The idea of budget gaming has always had a mass market appeal. From the first introduction of Greatest Hits titles on the PSOne to the even more recent “Best Of” Platinum Hits for the current Xbox. Dynasty Warriors is one of the first so called budget priced titles for the next-generation and believe me it shows. For those of you familiar with the series you will find nothing new here except the ability to play in a higher resolution and use custom soundtracks, everything else here is straight out of your PS2. All of this can be yours for the low low budget price of $39.99; yeah not really a budget now is it?
For those who are not familiar with the franchise let’s get a quick rundown of the basics. Empires is more of a spin-off of the DW series with a subtle, and I stress the word subtle, amount of strategy thrown in for good measure. You can recruit generals and take over different areas of the region, but aside from a few cheap menu screens the game is still your run of the mill button masher it has been since 1996. In between the monotonous fighting you can take time to perform various maintenance moves and even decide to invade another area, which in turn gives you access to new generals and even battlegrounds to defend. The basic goal is conquer the entire land mass within 25 years or 100 turns, whichever comes first.
Aside from the relatively small amount of strategy this is still the same game you have been force fed for the past ten years, granted the fan base is ridiculously large, and apparently not to keen on advancing the franchise outside of its one-button schematic of game play. The computer AI still hasn’t graduated the class of “stand around aimlessly while you pummel me with a hammer” mentality that has plagued all of the other titles in the past. With that said any fan of previous titles will find plenty to enjoy, of course you can easily find it elsewhere and certainly a ton cheaper on any of the other 1,354 versions floating around budget bins near you.

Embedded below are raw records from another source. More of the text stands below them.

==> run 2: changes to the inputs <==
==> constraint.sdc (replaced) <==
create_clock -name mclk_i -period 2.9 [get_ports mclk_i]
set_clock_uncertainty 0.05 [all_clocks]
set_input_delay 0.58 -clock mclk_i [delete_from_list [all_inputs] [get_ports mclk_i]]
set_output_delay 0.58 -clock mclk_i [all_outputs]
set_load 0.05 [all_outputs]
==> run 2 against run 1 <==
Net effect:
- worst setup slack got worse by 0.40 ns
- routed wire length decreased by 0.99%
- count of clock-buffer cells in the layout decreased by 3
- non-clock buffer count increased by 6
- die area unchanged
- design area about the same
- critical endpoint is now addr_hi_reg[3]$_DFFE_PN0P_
## src/common/codec_chan_pkg.sv

```systemverilog
// Constants and types shared by the channel local register files
package codec_chan_pkg;
    localparam int          CMD_DIR_BIT     = 7;
    localparam int          ADDR_W          = 7;
    localparam int          BYTE_W          = 8;
    localparam int          SAMPLE_W        = 16;
    localparam logic [6:0]  ADDR_LINE_PIN   = 7'h03;
    localparam logic [6:0]  ADDR_TX_SLOT    = 7'h04;
    localparam logic [6:0]  ADDR_RX_SLOT    = 7'h05;
    localparam logic [6:0]  ADDR_SAMPLE_LO  = 7'h06;
    localparam logic [6:0]  ADDR_SAMPLE_HI  = 7'h07;
    localparam logic [6:0]  ADDR_CHAN_OP    = 7'h08;
    localparam logic [6:0]  ADDR_TONE_EN    = 7'h09;
    localparam int          PIN_HOOK        = 0;
    localparam int          PIN_GKEY        = 1;
    localparam int          PIN_BIDIR_LSB   = 2;
    localparam int          PIN_BIDIR_MSB   = 4;
    localparam int          PIN_OUT_A       = 5;
    localparam int          PIN_OUT_B       = 6;
    localparam int          SLOT_MSB        = 6;
    localparam int          HWY_SEL_BIT     = 7;
    localparam int          OP_SLEEP        = 7;
    localparam int          OP_CUT          = 6;
    localparam int          OP_ADC_GAIN     = 5;
    localparam int          OP_DAC_GAIN     = 4;
    localparam int          TONE_A          = 0;
    localparam int          TONE_B          = 1;
    localparam int          TONE_FIX_LSB    = 2;
    localparam int          TONE_FIX_MSB    = 3;
    localparam logic [7:0]  RST_TX_SLOT     = 8'h00;
    localparam logic [7:0]  RST_RX_SLOT     = 8'h00;
    localparam logic [3:0]  RST_CHAN_OP     = 4'h8;
    localparam logic [3:0]  RST_TONE_EN     = 4'h0;
    localparam logic [1:0]  RST_LINE_OUT    = 2'h0;
    localparam logic [7:0]  BYTE_ZERO       = 8'h00;
    localparam logic [15:0] SAMPLE_ZERO     = 16'h0000;

    typedef enum logic [0:0] {
        CODING_COMPRESSED = 1'b0,
        CODING_LINEAR     = 1'b1
    } coding_type;
endpackage

```

## src/common/reg_write_if.sv

```systemverilog
// Register write strobe carried from the command decoder to pin logic
`timescale 1ns/1ps
interface reg_write_if;
    logic       wr_en;
    logic [6:0] addr;
    logic [7:0] wdata;

    modport source (output wr_en, output addr, output wdata);
    modport target (input wr_en, input addr, input wdata);
endinterface

```

## src/design/line_pin_port.sv

```systemverilog
// Line interface pins: output latches, bidirectional pin drive, pin snapshot
`timescale 1ns/1ps
module line_pin_port (
    input  wire logic   clk,
    input  wire logic   reset_n,
    input  wire logic   clk_en,
    reg_write_if.target bus,
    input  wire logic   hook_in,
    input  wire logic   gkey_in,
    input  wire logic [2:0] bidir_in,
    input  wire logic [2:0] bidir_is_out,
    input  wire logic [2:0] global_out,
    output logic [2:0]  bidir_out,
    output logic [2:0]  bidir_oe,
    output logic [1:0]  line_out,
    output logic [7:0]  pin_byte
);
    logic [1:0] line_out_r;
    logic [2:0] bidir_out_r;
    logic [2:0] bidir_oe_r;
    logic [7:0] pin_byte_r;
    logic [2:0] bidir_level;

    // Only the two pure outputs are stored; bidir bits written here are dropped
    always_ff @(posedge clk or negedge reset_n) begin
        if (!reset_n) begin
            line_out_r <= codec_chan_pkg::RST_LINE_OUT;
        end else if (clk_en && bus.wr_en && bus.addr == codec_chan_pkg::ADDR_LINE_PIN) begin
            line_out_r <= bus.wdata[codec_chan_pkg::PIN_OUT_B:codec_chan_pkg::PIN_OUT_A]; // [RULE_02]
        end
    end

    // Output pins follow the global pin registers only
    always_ff @(posedge clk or negedge reset_n) begin
        if (!reset_n) begin
            bidir_out_r <= 3'h0;
            bidir_oe_r  <= 3'h0;
        end else if (clk_en) begin
            bidir_out_r <= global_out; // [RULE_03]
            bidir_oe_r  <= bidir_is_out;
        end
    end

    // A pin driven by us reads back its driven value, otherwise its level
    assign bidir_level = (bidir_oe_r & bidir_out_r) | (~bidir_oe_r & bidir_in);

    always_ff @(posedge clk or negedge reset_n) begin
        if (!reset_n) begin
            pin_byte_r <= codec_chan_pkg::BYTE_ZERO;
        end else if (clk_en) begin
            pin_byte_r <= {1'b0, line_out_r, bidir_level, gkey_in, hook_in}; // [RULE_02]
        end
    end

    assign bidir_out = bidir_out_r;
    assign bidir_oe  = bidir_oe_r;
    assign line_out  = line_out_r;
    assign pin_byte  = pin_byte_r;
endmodule // line_pin_port

```

## src/design/tx_sample_monitor.sv

```systemverilog
// Transmit sample capture: feeds the highway and a side copy for reads
`timescale 1ns/1ps
module tx_sample_monitor (
    input  wire logic                       clk,
    input  wire logic                       reset_n,
    input  wire logic                       clk_en,
    input  wire logic [15:0]                sample_in,
    input  wire logic                       sample_valid,
    input  wire codec_chan_pkg::coding_type coding,
    output logic [7:0]                      lo_byte,
    output logic [7:0]                      hi_byte,
    output logic [15:0]                     hwy_sample,
    output logic                            hwy_valid
);
    logic [15:0] hwy_sample_r;
    logic        hwy_valid_r;
    logic [7:0]  lo_byte_r;
    logic [7:0]  hi_byte_r;

    // The highway path has no read input at all, so a read can never alter it
    always_ff @(posedge clk or negedge reset_n) begin
        if (!reset_n) begin
            hwy_sample_r <= codec_chan_pkg::SAMPLE_ZERO;
            hwy_valid_r  <= 1'b0;
        end else if (clk_en) begin
            hwy_valid_r <= sample_valid; // [RULE_09]
            if (sample_valid) begin
                hwy_sample_r <= sample_in; // [RULE_09]
            end
        end
    end

    // Monitor copy, compressed samples sit in the low byte
    always_ff @(posedge clk or negedge reset_n) begin
        if (!reset_n) begin
            lo_byte_r <= codec_chan_pkg::BYTE_ZERO;
            hi_byte_r <= codec_chan_pkg::BYTE_ZERO;
        end else if (clk_en && sample_valid) begin
            lo_byte_r <= sample_in[7:0]; // [RULE_08]
            if (coding == codec_chan_pkg::CODING_LINEAR) begin
                hi_byte_r <= sample_in[15:8];
            end else begin
                hi_byte_r <= codec_chan_pkg::BYTE_ZERO; // [RULE_10]
            end
        end
    end

    assign lo_byte    = lo_byte_r;
    assign hi_byte    = hi_byte_r;
    assign hwy_sample = hwy_sample_r;
    assign hwy_valid  = hwy_valid_r;
endmodule // tx_sample_monitor

```

## src/design/codec_channel_local_regs.sv

```systemverilog
// Per-channel local register set of the codec, reached by command bytes
// Summary of operation
// [RULE_01] Command bit 7 set means write, clear means read; low seven bits address.
// [RULE_02] Pin data: hook bit0, ground key bit1, bidir bits 2-4, outputs 5-6.
// [RULE_03] Bidir pins set as outputs ignore pin-data writes; global values drive them.
// [RULE_04] Seven-bit transmit slot field picks slot 0 to 127, default zero.
// [RULE_05] Transmit highway select: clear first highway (default), set second.
// [RULE_06] Seven-bit receive slot field picks slot 0 to 127, default zero.
// [RULE_07] Receive highway select: clear first highway (default), set second.
// [RULE_08] Sample-low reads low byte of linear sample or whole compressed sample.
// [RULE_09] Reading sample monitors leaves the sample sent on the highway unchanged.
// [RULE_10] Sample-high reads upper linear byte, all zeros in compressed coding.
// [RULE_11] Power-down bit set powers channel down, reset default; clear runs normally.
// [RULE_12] Receive-cut bit set cuts the PCM receive path; clear (default) normal.
// [RULE_13] A/D gain bit: clear 0 dB default, set +6 dB.
// [RULE_14] D/A gain bit: clear 0 dB default, set -6 dB.
// [RULE_15] Host writes zeros to the low four bits of channel operation.
// [RULE_16] Tone enable bits 1 and 0 turn generators on; both off by default.
// [RULE_17] Host writes ones to bits 3 and 2 of tone enable.
// [RULE_18] Channel logic works at any permitted master clock from 1.536 to 8.192 MHz.
// [RULE_19] Writes to read-only sample monitor registers are ignored entirely.
`timescale 1ns/1ps
module codec_channel_local_regs (
    input  wire logic        CLK,
    input  wire logic        RESET_N,
    input  wire logic        CLK_EN,
    input  wire logic        CMD_VALID,
    input  wire logic [7:0]  CMD_BYTE,
    input  wire logic [7:0]  CMD_DATA,
    output logic [7:0]       RD_DATA,
    output logic             RD_VALID,
    input  wire logic        HOOK_SENSE_IN,
    input  wire logic        GROUND_KEY_IN,
    input  wire logic [2:0]  BIDIR_LINE_PIN_I,
    output logic [2:0]       BIDIR_LINE_PIN_O,
    output logic [2:0]       BIDIR_LINE_PIN_OE,
    input  wire logic [2:0]  BIDIR_PIN_IS_OUT,
    input  wire logic        GLOBAL_PIN_OUT_A,
    input  wire logic        GLOBAL_PIN_OUT_B,
    input  wire logic        GLOBAL_PIN_OUT_C,
    output logic             LINE_OUT_A,
    output logic             LINE_OUT_B,
    input  wire logic        LINEAR_CODING,
    input  wire logic [15:0] TX_SAMPLE_IN,
    input  wire logic        TX_SAMPLE_VALID,
    output logic [15:0]      TX_HWY_SAMPLE,
    output logic             TX_HWY_VALID,
    output logic [6:0]       TX_SLOT_FIELD,
    output logic             TX_HIGHWAY_SEL,
    output logic [6:0]       RX_SLOT_FIELD,
    output logic             RX_HIGHWAY_SEL,
    output logic             CHAN_SLEEP,
    output logic             RX_PATH_CUT,
    output logic             ADC_GAIN_STEP,
    output logic             DAC_GAIN_STEP,
    output logic             TONE_GEN_A_ON,
    output logic             TONE_GEN_B_ON
);
    reg_write_if wr_bus ();

    logic       is_write;
    logic       is_read;
    logic [6:0] cmd_addr;
    logic [7:0] tx_slot_r;
    logic [7:0] rx_slot_r;
    logic [3:0] chan_op_r;
    logic [3:0] tone_en_r;
    logic [7:0] rd_data_r;
    logic       rd_valid_r;
    logic [7:0] rd_data_nxt;
    logic [7:0] pin_byte;
    logic [7:0] sample_lo;
    logic [7:0] sample_hi;
    logic [1:0] line_out;
    codec_chan_pkg::coding_type coding;

    // Returns true when a write command targets the given register
    function automatic logic write_hits(input logic wr, input logic [6:0] a,
                                        input logic [6:0] target);
        write_hits = wr && (a == target);
    endfunction

    // Direction and address split out of the command byte
    assign is_write = CMD_VALID && CMD_BYTE[codec_chan_pkg::CMD_DIR_BIT]; // [RULE_01]
    assign is_read  = CMD_VALID && !CMD_BYTE[codec_chan_pkg::CMD_DIR_BIT]; // [RULE_01]
    assign cmd_addr = CMD_BYTE[codec_chan_pkg::ADDR_W-1:0]; // [RULE_01]

    assign wr_bus.wr_en = is_write;
    assign wr_bus.addr  = cmd_addr;
    assign wr_bus.wdata = CMD_DATA;

    assign coding = LINEAR_CODING ? codec_chan_pkg::CODING_LINEAR
                                  : codec_chan_pkg::CODING_COMPRESSED;

    // All state is synchronous to the one master clock and counts no time,
    // so any permitted master clock rate works unchanged
    line_pin_port u_pins (
        .clk          (CLK), // [RULE_18]
        .reset_n      (RESET_N),
        .clk_en       (CLK_EN),
        .bus          (wr_bus),
        .hook_in      (HOOK_SENSE_IN),
        .gkey_in      (GROUND_KEY_IN),
        .bidir_in     (BIDIR_LINE_PIN_I),
        .bidir_is_out (BIDIR_PIN_IS_OUT),
        .global_out   ({GLOBAL_PIN_OUT_C, GLOBAL_PIN_OUT_B, GLOBAL_PIN_OUT_A}),
        .bidir_out    (BIDIR_LINE_PIN_O),
        .bidir_oe     (BIDIR_LINE_PIN_OE),
        .line_out     (line_out),
        .pin_byte     (pin_byte)
    );

    tx_sample_monitor u_sample (
        .clk          (CLK),
        .reset_n      (RESET_N),
        .clk_en       (CLK_EN),
        .sample_in    (TX_SAMPLE_IN),
        .sample_valid (TX_SAMPLE_VALID),
        .coding       (coding),
        .lo_byte      (sample_lo),
        .hi_byte      (sample_hi),
        .hwy_sample   (TX_HWY_SAMPLE),
        .hwy_valid    (TX_HWY_VALID)
    );

    // Transmit slot and highway
    always_ff @(posedge CLK or negedge RESET_N) begin
        if (!RESET_N) begin
            tx_slot_r <= codec_chan_pkg::RST_TX_SLOT; // [RULE_04]
        end else if (CLK_EN && write_hits(is_write, cmd_addr, codec_chan_pkg::ADDR_TX_SLOT)) begin
            tx_slot_r <= CMD_DATA; // [RULE_05]
        end
    end

    // Receive slot and highway
    always_ff @(posedge CLK or negedge RESET_N) begin
        if (!RESET_N) begin
            rx_slot_r <= codec_chan_pkg::RST_RX_SLOT; // [RULE_06]
        end else if (CLK_EN && write_hits(is_write, cmd_addr, codec_chan_pkg::ADDR_RX_SLOT)) begin
            rx_slot_r <= CMD_DATA; // [RULE_07]
        end
    end

    // Channel operation keeps only the upper nibble; the lower one must be zero
    // on writes, so it is not stored and always reads zero
    always_ff @(posedge CLK or negedge RESET_N) begin
        if (!RESET_N) begin
            chan_op_r <= codec_chan_pkg::RST_CHAN_OP; // [RULE_11]
        end else if (CLK_EN && write_hits(is_write, cmd_addr, codec_chan_pkg::ADDR_CHAN_OP)) begin
            chan_op_r <= CMD_DATA[7:4]; // [RULE_12]
        end
    end

    // Tone enables; the fixed bits 3:2 are stored so the host can read them back
    always_ff @(posedge CLK or negedge RESET_N) begin
        if (!RESET_N) begin
            tone_en_r <= codec_chan_pkg::RST_TONE_EN; // [RULE_16]
        end else if (CLK_EN && write_hits(is_write, cmd_addr, codec_chan_pkg::ADDR_TONE_EN)) begin
            tone_en_r <= CMD_DATA[codec_chan_pkg::TONE_FIX_MSB:0]; // [RULE_16]
        end
    end

    // Read mux; sample addresses have no write path at all
    always_comb begin
        rd_data_nxt = codec_chan_pkg::BYTE_ZERO;
        case (cmd_addr)
            codec_chan_pkg::ADDR_LINE_PIN:  rd_data_nxt = pin_byte; // [RULE_02]
            codec_chan_pkg::ADDR_TX_SLOT:   rd_data_nxt = tx_slot_r;
            codec_chan_pkg::ADDR_RX_SLOT:   rd_data_nxt = rx_slot_r;
            codec_chan_pkg::ADDR_SAMPLE_LO: rd_data_nxt = sample_lo; // [RULE_08]
            codec_chan_pkg::ADDR_SAMPLE_HI: rd_data_nxt = sample_hi; // [RULE_10]
            codec_chan_pkg::ADDR_CHAN_OP:   rd_data_nxt = {chan_op_r, 4'h0};
            codec_chan_pkg::ADDR_TONE_EN:   rd_data_nxt = {4'h0, tone_en_r};
            default:                        rd_data_nxt = codec_chan_pkg::BYTE_ZERO;
        endcase
    end

    // Read answer one cycle after the command; a write never answers [RULE_19]
    always_ff @(posedge CLK or negedge RESET_N) begin
        if (!RESET_N) begin
            rd_data_r  <= codec_chan_pkg::BYTE_ZERO;
            rd_valid_r <= 1'b0;
        end else if (CLK_EN) begin
            rd_valid_r <= is_read; // [RULE_01]
            if (is_read) begin
                rd_data_r <= rd_data_nxt; // [RULE_09]
            end
        end
    end

    assign RD_DATA        = rd_data_r;
    assign RD_VALID       = rd_valid_r;
    assign LINE_OUT_A     = line_out[0];
    assign LINE_OUT_B     = line_out[1];
    assign TX_SLOT_FIELD  = tx_slot_r[codec_chan_pkg::SLOT_MSB:0]; // [RULE_04]
    assign TX_HIGHWAY_SEL = tx_slot_r[codec_chan_pkg::HWY_SEL_BIT]; // [RULE_05]
    assign RX_SLOT_FIELD  = rx_slot_r[codec_chan_pkg::SLOT_MSB:0]; // [RULE_06]
    assign RX_HIGHWAY_SEL = rx_slot_r[codec_chan_pkg::HWY_SEL_BIT]; // [RULE_07]
    assign CHAN_SLEEP     = chan_op_r[codec_chan_pkg::OP_SLEEP - 4]; // [RULE_11]
    assign RX_PATH_CUT    = chan_op_r[codec_chan_pkg::OP_CUT - 4]; // [RULE_12]
    assign ADC_GAIN_STEP  = chan_op_r[codec_chan_pkg::OP_ADC_GAIN - 4]; // [RULE_13]
    assign DAC_GAIN_STEP  = chan_op_r[codec_chan_pkg::OP_DAC_GAIN - 4]; // [RULE_14]
    assign TONE_GEN_A_ON  = tone_en_r[codec_chan_pkg::TONE_A]; // [RULE_16]
    assign TONE_GEN_B_ON  = tone_en_r[codec_chan_pkg::TONE_B]; // [RULE_16]
endmodule // codec_channel_local_regs

```

## config.mk

```make
export PLATFORM = sky130hd
export DESIGN_NAME = codec_channel_local_regs
export DESIGN_NICKNAME = d
export VERILOG_FILES = /design/src/common/codec_chan_pkg.sv /design/src/common/reg_write_if.sv /design/src/design/line_pin_port.sv /design/src/design/tx_sample_monitor.sv /design/src/design/codec_channel_local_regs.sv
export SDC_FILE = /design/constraint.sdc
export NUM_CORES = 1
export LEC_CHECK = 0
export BUFFER_PORTS_ARGS = -buffer_cell sky130_fd_sc_hd__buf_2
export CELL_PAD_IN_SITES_DETAIL_PLACEMENT = 1
export CELL_PAD_IN_SITES_GLOBAL_PLACEMENT = 1
export CORE_MARGIN = 1.5
export CORE_UTILIZATION = 35
export CTS_BUF_LIST = sky130_fd_sc_hd__clkbuf_4 sky130_fd_sc_hd__clkbuf_8 sky130_fd_sc_hd__clkbuf_16
export DETAILED_ROUTE_END_ITERATION = 10
export PLACE_DENSITY_LB_ADDON = 0.12
export SLEW_MARGIN = 15
export SYNTH_ARGS = -nofsm -noshare
export SYNTH_HDL_FRONTEND = slang
export SYNTH_SLANG_ARGS = --single-unit
```

## constraint.sdc

```tcl
create_clock -name CLK -period 1.4 [get_ports CLK]
set_input_delay 0.14 -clock CLK [delete_from_list [all_inputs] [get_ports CLK]]
set_output_delay 0.14 -clock CLK [all_outputs]
set_load 0.005 [all_outputs]
```

### Word-level counts from Yosys, hierarchy flattened

Index checks and enable logic that the tools add are counted.

| cells by class | value |
|---|---|
| add/sub/neg operators | 0 |
| $mul | 0 |
| divide/modulo/power cells | 0 |
| $lt $le $gt $ge | 0 |
| eq/ne operators | 7 |
| shift-type cells | 0 |
| mux-type cells | 3 |
| bitwise operators | 4 |
| reductions and logical operators | 16 |

Operators with widths:

| cell | count |
|---|---|
| 8-bit one-hot mux with 7 select lines | 1 |
| 7-bit by 3-bit equality test with 1-bit output, second input constant | 4 |
| 7-bit by 4-bit equality test with 1-bit output, second input constant | 2 |
| 1-bit logical AND | 13 |
| 8-bit 2-to-1 mux | 1 |
| 7-bit by 2-bit equality test with 1-bit output, second input constant | 1 |
| 3-bit AND | 2 |
| 2-bit AND reduction | 2 |
| 3-bit inverter | 1 |
| 3-bit OR | 1 |
| 1-bit zero test | 1 |
| 1-bit 2-to-1 mux | 1 |

| word-level totals | value |
|---|---|
| bits in registers | 81 |
| bits in latches | 0 |
| bits in writable memories | 0 |
| memory bits (read-only) | 0 |
| output and inout bits | 56 |
| memories kept | 0 |

### Longest topological paths before layout

Gate-level depths: netlist (run 1).

| depth | value |
|---|---|
| depth in word-level cells | 3 |
| depth in mapped cells | 6 |

### Modules after synthesis

Synthesis (run 1) repeated with hierarchy kept, for this count alone.

| unflattened totals | value |
|---|---|
| cells, all modules | 296 |
| area total of the unflattened synthesis | 3631.0 µm² |

By module, submodules not included:

| module | times used | cells each | area each (µm²) | sequential area each (µm²) |
|---|---|---|---|---|
| codec_channel_local_regs | 1 | 171 | 1958.1 | 827.0 |
| tx_sample_monitor | 1 | 82 | 1057.3 | 625.6 |
| line_pin_port | 1 | 43 | 615.6 | 375.4 |

### Worst setup path before layout (run 1)

Ideal clock, no wire load.

| path | value |
|---|---|
| path kind | input-to-reg |
| start | input port CMD_BYTE[5] |
| end | register u_pins.line_out_r[0], in the netlist u_pins.line_out[0] |
| arrival | 1444 ps |
| required time | 1275 ps |
| slack | -169 ps |
| stages on the path | 5 |
| path buffers | 1 |
| cell sequence | or3_4 > buf_6 > nor4_4 > and2b_4 > mux2_4 |

| on the way | value |
|---|---|
| longest elaborated chain between the ends | 2 |

Ends and longest elaborated chain:

| element | RTL line | text |
|---|---|---|
| start, declared | codec_channel_local_regs.sv:28 | `input wire logic [7:0] CMD_BYTE,` |
| 7-bit by 2-bit equality test with 1-bit output | line_pin_port.sv:28 | `end else if (clk_en && bus.wr_en && bus.addr == codec_chan_pkg::ADDR_LINE_PIN) begin` |
| 1-bit logical AND | line_pin_port.sv:28 |  |
| end signal, assigned | line_pin_port.sv:27 | `line_out_r <= codec_chan_pkg::RST_LINE_OUT;` |
| end signal, assigned | line_pin_port.sv:29 | `line_out_r <= bus.wdata[codec_chan_pkg::PIN_OUT_B:codec_chan_pkg::PIN_OUT_A];` |
| end, declared | line_pin_port.sv:18 | `logic [1:0] line_out_r;` |

Every way passes these cells.
A chain may end at the register's enable or synchronous reset.

### Worst setup path after layout (run 1)

| path | value |
|---|---|
| start | register u_sample.hi_byte_r[4], in the netlist u_sample.hi_byte[4] |
| end | register rd_data_r[4], in the netlist RD_DATA[4] |

| on the way | value |
|---|---|
| longest elaborated chain between the ends | 1 |

Ends and longest elaborated chain:

| element | RTL line | text |
|---|---|---|
| start, declared | tx_sample_monitor.sv:18 | `logic [7:0] hi_byte_r;` |
| start signal, assigned | tx_sample_monitor.sv:37 | `hi_byte_r <= codec_chan_pkg::BYTE_ZERO;` |
| start signal, assigned | tx_sample_monitor.sv:41 | `hi_byte_r <= sample_in[15:8];` |
| start signal, assigned | tx_sample_monitor.sv:43 | `hi_byte_r <= codec_chan_pkg::BYTE_ZERO;` |
| 8-bit one-hot mux with 7 select lines | codec_channel_local_regs.sv:166 | `case (cmd_addr)` |
| end signal, assigned | codec_channel_local_regs.sv:181 | `rd_data_r <= codec_chan_pkg::BYTE_ZERO;` |
| end signal, assigned | codec_channel_local_regs.sv:186 | `rd_data_r <= rd_data_nxt;` |
| end, declared | codec_channel_local_regs.sv:68 | `logic [7:0] rd_data_r;` |

Every way passes these cells.

==> results of run 1 <==
==> sequential cells by signal (all words and copies together), names as in the netlist, 4 cells and up <==
name / cells
RD_DATA: 8
u_pins.pin_byte: 7
u_sample.hwy_sample: 16
u_sample.hi_byte: 8
tone_en_r: 4
rx_slot_r: 8
chan_op_r: 4
tx_slot_r: 8
==> power by group <==
part | switching, mW | internal (mW)
clock network | 0.805 | 1.12
registers | 0.105 | 2.26
logic | 0.295 | 0.366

This translates to “shoddy port”.
Controlling your protagonist is still clunky to say the least. Thankfully the fighting system in the game is shallower than a kiddie pool with fourteen holes in the side. Basically you simply wail on the X button until you get bored, throw in a Y and B on occasion and you can make it through 90% of the game, which is not a bad thing considering the fact that the blocking system is completely broken and if it was required to win the game would be overly frustrating as well as repetitive. In all seriousness though you know a game is lacking in AI when you can literally stand around a group of fifty enemies for ten seconds and they never once throw a strike at you, simply revolting.
Besides the main Empire mode you can also edit officers for use in various game modes, which really sounds a lot cooler than it actually is. It basically consists of a few options to make the character unique which in the end proves a bit pointless to most players. The free mode is a nice diversion because it offers up a pseudo strategy style game; sadly it is only a tad deeper than the fighting system which makes it even less involving than even the $0.99 budget PC strategy titles.
However the biggest insult in this “Xbox 360” title is the extremely lackluster visuals and audio. I mean I do not expect gold for every single title, but this is simply a PS2 game presented in a higher resolution. The character models are still the same ones you have seen for the past ten years and the audio and voice overs are a complete joke. You get the same thrashing metal looped over and over for your agony and the dialogue and voice acting is so bad, at one point I thought they switched it with a porn track, yes it is really cheesy and unintelligible.
What this boils down to in the end is that DW5E is simply a sloppy rushed port that is trying to cash in on the popularity of the franchise for the next-generation. Hopefully KOEI will take the time to give the franchise its due credit by the time the next iteration rolls around, but for now we are forced to settle for a PS2 title in 360 boxart. Don’t be fooled by the cover, this game is light years away from even being considered “next-gen”.